> [Exercise materials]
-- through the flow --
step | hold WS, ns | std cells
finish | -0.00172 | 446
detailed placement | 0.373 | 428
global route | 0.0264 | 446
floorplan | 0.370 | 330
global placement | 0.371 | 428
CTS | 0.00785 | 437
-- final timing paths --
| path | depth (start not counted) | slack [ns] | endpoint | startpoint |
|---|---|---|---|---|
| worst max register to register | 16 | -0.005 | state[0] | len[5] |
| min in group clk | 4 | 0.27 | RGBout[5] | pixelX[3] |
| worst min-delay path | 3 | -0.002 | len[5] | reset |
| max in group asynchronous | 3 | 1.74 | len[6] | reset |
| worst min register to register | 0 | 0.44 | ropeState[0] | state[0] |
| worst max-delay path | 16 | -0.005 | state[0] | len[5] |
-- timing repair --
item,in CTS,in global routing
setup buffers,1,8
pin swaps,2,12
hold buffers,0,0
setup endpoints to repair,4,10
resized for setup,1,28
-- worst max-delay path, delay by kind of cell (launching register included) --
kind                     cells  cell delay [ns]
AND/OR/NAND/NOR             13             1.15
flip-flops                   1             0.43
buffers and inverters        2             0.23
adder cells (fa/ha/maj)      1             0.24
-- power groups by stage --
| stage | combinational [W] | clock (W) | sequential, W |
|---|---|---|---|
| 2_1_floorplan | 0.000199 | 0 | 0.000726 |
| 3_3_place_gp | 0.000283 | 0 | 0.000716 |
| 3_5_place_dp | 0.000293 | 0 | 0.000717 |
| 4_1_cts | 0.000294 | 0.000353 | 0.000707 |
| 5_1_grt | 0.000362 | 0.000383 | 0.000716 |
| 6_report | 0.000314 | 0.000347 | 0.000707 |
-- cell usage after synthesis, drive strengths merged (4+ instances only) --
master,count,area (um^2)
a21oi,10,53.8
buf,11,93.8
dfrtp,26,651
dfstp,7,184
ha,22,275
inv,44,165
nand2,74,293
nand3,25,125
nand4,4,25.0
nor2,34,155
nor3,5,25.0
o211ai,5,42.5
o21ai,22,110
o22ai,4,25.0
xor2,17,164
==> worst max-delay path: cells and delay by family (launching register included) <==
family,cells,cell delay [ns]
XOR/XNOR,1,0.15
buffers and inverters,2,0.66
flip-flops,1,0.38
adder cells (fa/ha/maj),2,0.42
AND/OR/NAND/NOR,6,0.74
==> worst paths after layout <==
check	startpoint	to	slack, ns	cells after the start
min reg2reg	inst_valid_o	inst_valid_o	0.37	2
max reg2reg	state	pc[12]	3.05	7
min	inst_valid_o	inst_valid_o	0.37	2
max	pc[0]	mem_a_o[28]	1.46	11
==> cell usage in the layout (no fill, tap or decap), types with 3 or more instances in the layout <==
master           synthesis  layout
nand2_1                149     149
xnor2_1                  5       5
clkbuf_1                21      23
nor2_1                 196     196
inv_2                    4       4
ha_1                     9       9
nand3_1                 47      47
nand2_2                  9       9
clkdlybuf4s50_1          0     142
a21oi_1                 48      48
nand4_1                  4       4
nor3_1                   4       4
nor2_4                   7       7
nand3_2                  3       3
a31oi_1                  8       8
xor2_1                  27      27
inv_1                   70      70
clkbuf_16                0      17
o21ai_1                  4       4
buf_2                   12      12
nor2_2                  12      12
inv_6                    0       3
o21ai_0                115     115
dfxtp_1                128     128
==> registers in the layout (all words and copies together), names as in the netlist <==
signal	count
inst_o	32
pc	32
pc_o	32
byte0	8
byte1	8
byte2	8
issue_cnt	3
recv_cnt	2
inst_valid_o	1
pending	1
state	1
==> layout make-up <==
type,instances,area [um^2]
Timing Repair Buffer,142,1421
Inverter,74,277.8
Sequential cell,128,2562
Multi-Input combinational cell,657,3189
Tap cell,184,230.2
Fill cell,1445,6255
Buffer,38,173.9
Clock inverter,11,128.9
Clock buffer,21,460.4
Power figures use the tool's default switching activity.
### src/rtl/r2sdf_bf_stage.sv
// Radix-2 single-path delay-feedback butterfly stage. It owns the sample counter and the butterfly.
// It also routes data to and from an external DEPTH-deep shift buffer.
module r2sdf_bf_stage #(
    parameter int DATA_W = 35,
    parameter int DEPTH  = 8,
    parameter int SCALE  = 0
) (
    input  logic              iClk,
    input  logic              iRst_n,
    input  logic              iValid,
    input  logic [DATA_W-1:0] iData_Re,
    input  logic [DATA_W-1:0] iData_Im,
    input  logic [DATA_W-1:0] iFb_Re,
    input  logic [DATA_W-1:0] iFb_Im,
    output logic              oFb_En,
    output logic [DATA_W-1:0] oFb_Re,
    output logic [DATA_W-1:0] oFb_Im,
    output logic              oValid,
    output logic              oFirst,
    output logic [DATA_W-1:0] oData_Re,
    output logic [DATA_W-1:0] oData_Im
);
    localparam int CNT_W = $clog2(2 * DEPTH);
    localparam logic [CNT_W-1:0] CNT_BFLY = CNT_W'(DEPTH);

    logic [CNT_W-1:0] cnt;
    logic             primed;
    logic             bfly;
    logic             atBfly;
    logic             emit;
    logic [DATA_W:0]  sumRe;
    logic [DATA_W:0]  sumIm;
    logic [DATA_W:0]  diffRe;
    logic [DATA_W:0]  diffIm;
    logic [DATA_W-1:0] candRe;
    logic [DATA_W-1:0] candIm;

    // Either halve with floor (keeps the stage from growing) or wrap to DATA_W.
    function automatic logic [DATA_W-1:0] fitWidth(input logic [DATA_W:0] v);
        if (SCALE != 0)
            return v[DATA_W:1];
        else
            return v[DATA_W-1:0];
    endfunction

    assign bfly   = cnt[CNT_W-1];
    assign atBfly = (cnt == CNT_BFLY);
    assign emit   = primed | atBfly;

    assign sumRe  = {iFb_Re[DATA_W-1], iFb_Re} + {iData_Re[DATA_W-1], iData_Re};
    assign sumIm  = {iFb_Im[DATA_W-1], iFb_Im} + {iData_Im[DATA_W-1], iData_Im};
    assign diffRe = {iFb_Re[DATA_W-1], iFb_Re} - {iData_Re[DATA_W-1], iData_Re};
    assign diffIm = {iFb_Im[DATA_W-1], iFb_Im} - {iData_Im[DATA_W-1], iData_Im};

    assign oFb_En = iValid;
    assign oFb_Re = bfly ? fitWidth(diffRe) : iData_Re;
    assign oFb_Im = bfly ? fitWidth(diffIm) : iData_Im;
    assign candRe = bfly ? fitWidth(sumRe) : iFb_Re;
    assign candIm = bfly ? fitWidth(sumIm) : iFb_Im;

    // Until the first butterfly phase, the buffer content is stale, so FILL samples are not emitted.
    always_ff @(posedge iClk) begin
        if (!iRst_n) begin
            cnt      <= '0;
            primed   <= 1'b0;
            oValid   <= 1'b0;
            oFirst   <= 1'b0;
            oData_Re <= '0;
            oData_Im <= '0;
        end else if (iValid) begin
            cnt    <= cnt + 1'b1;
            oValid <= emit;
            oFirst <= atBfly;
            if (atBfly)
                primed <= 1'b1;
            if (emit) begin
                oData_Re <= candRe;
                oData_Im <= candIm;
            end
        end else begin
            oValid <= 1'b0;
            oFirst <= 1'b0;
        end
    end
endmodule
===== config.mk =====
export PLATFORM = sky130hd
export DESIGN_NAME = mixed_vec_serializer
export DESIGN_NICKNAME = d
export VERILOG_FILES = /design/src/rtl/mixed_vec_pkg.sv /design/src/rtl/mixed_vec_beat_mux.sv /design/src/rtl/mixed_vec_serializer.sv
export SDC_FILE = /design/constraint.sdc
export NUM_CORES = 1
export LEC_CHECK = 0
export BUFFER_PORTS_ARGS = -buffer_cell sky130_fd_sc_hd__buf_2
export CORE_MARGIN = 5
export CORE_UTILIZATION = 35
export DETAILED_ROUTE_END_ITERATION = 8
export SLEW_MARGIN = 20
export SYNTH_ARGS = -nofsm -noshare
export SYNTH_HDL_FRONTEND = slang
export SYNTH_SLANG_ARGS = --single-unit
export TNS_END_PERCENT = 100

===== constraint.sdc =====
create_clock -name clock -period 2.3 [get_ports clock]
set_input_delay 0.345 -clock clock [delete_from_list [all_inputs] [get_ports clock]]
set_output_delay 0.345 -clock clock [all_outputs]
set_load 0.1 [all_outputs]
File: src/rtl/multi_edge_detector.sv
// Per-channel synchronizer, optional debounce filter, registered edge pulses and sticky pending flags.
// Define MULTI_EDGE_DETECTOR_DEBOUNCE_EN to build the per-channel debounce filter in.
module multi_edge_detector #(
  parameter int N_CHANNELS      = 4,
  parameter int SYNC_STAGES     = 2,
  parameter int DEBOUNCE_CYCLES = 4
) (
  input  logic                  clk,
  input  logic                  rst,
  input  logic [N_CHANNELS-1:0] in,
  input  logic [N_CHANNELS-1:0] enable,
  input  logic [N_CHANNELS-1:0] clear,
  output logic [N_CHANNELS-1:0] level,
  output logic [N_CHANNELS-1:0] positive_edge,
  output logic [N_CHANNELS-1:0] negative_edge,
  output logic                  any_edge,
  output logic [N_CHANNELS-1:0] pending
);

  logic [SYNC_STAGES-1:0][N_CHANNELS-1:0] sync_r;
  logic [N_CHANNELS-1:0]                  sync_s;
  logic [N_CHANNELS-1:0]                  level_r;
  logic [N_CHANNELS-1:0]                  prev_r;
  logic [N_CHANNELS-1:0]                  pos_r;
  logic [N_CHANNELS-1:0]                  neg_r;
  logic [N_CHANNELS-1:0]                  pending_r;
  logic                                   any_r;
  logic [N_CHANNELS-1:0]                  pos_s;
  logic [N_CHANNELS-1:0]                  neg_s;

  assign sync_s = sync_r[SYNC_STAGES-1];

  // Synchronizer chain; stage 0 samples the raw asynchronous inputs.
  always_ff @(posedge clk) begin
    if (rst) begin
      sync_r <= '0;
    end else begin
      sync_r <= {sync_r[SYNC_STAGES-2:0], in};
    end
  end

`ifdef MULTI_EDGE_DETECTOR_DEBOUNCE_EN
  localparam int               CNT_W    = $clog2(DEBOUNCE_CYCLES + 1);
  localparam logic [CNT_W-1:0] CNT_LAST = CNT_W'(DEBOUNCE_CYCLES - 1);
  localparam logic [CNT_W-1:0] CNT_ONE  = CNT_W'(1);

  logic [CNT_W-1:0] cnt_r [N_CHANNELS];

  // A changed level is accepted only once it has persisted DEBOUNCE_CYCLES consecutive cycles.
  always_ff @(posedge clk) begin
    if (rst) begin
      level_r <= '0;
      for (int i = 0; i < N_CHANNELS; i++) begin
        cnt_r[i] <= '0;
      end
    end else begin
      for (int i = 0; i < N_CHANNELS; i++) begin
        if (sync_s[i] == level_r[i]) begin
          cnt_r[i] <= '0;
        end else if (cnt_r[i] == CNT_LAST) begin
          level_r[i] <= sync_s[i];
          cnt_r[i]   <= '0;
        end else begin
          cnt_r[i] <= cnt_r[i] + CNT_ONE;
        end
      end
    end
  end
`else
  localparam int unused_debounce_cycles = DEBOUNCE_CYCLES;

  // Without the filter the last synchronizer stage is the accepted level.
  assign level_r = sync_s;
`endif

  assign pos_s = level_r & ~prev_r & enable;
  assign neg_s = ~level_r & prev_r & enable;

  // Edge pulses, their OR, and sticky pending flags where a new edge beats a clear.
  always_ff @(posedge clk) begin
    if (rst) begin
      prev_r    <= '0;
      pos_r     <= '0;
      neg_r     <= '0;
      any_r     <= 1'b0;
      pending_r <= '0;
    end else begin
      prev_r    <= level_r;
      pos_r     <= pos_s;
      neg_r     <= neg_s;
      any_r     <= |(pos_s | neg_s);
      pending_r <= (pending_r & ~clear) | pos_r | neg_r;
    end
  end

  assign level         = level_r;
  assign positive_edge = pos_r;
  assign negative_edge = neg_r;
  assign any_edge      = any_r;
  assign pending       = pending_r;

endmodule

> [What the task asks]
Every line above with the string "cells" in it should be copied into the answer.

> [Your response]
step | hold WS, ns | std cells
kind                     cells  cell delay [ns]
adder cells (fa/ha/maj)      1             0.24
==> worst max-delay path: cells and delay by family (launching register included) <==
family,cells,cell delay [ns]
adder cells (fa/ha/maj),2,0.42
check	startpoint	to	slack, ns	cells after the start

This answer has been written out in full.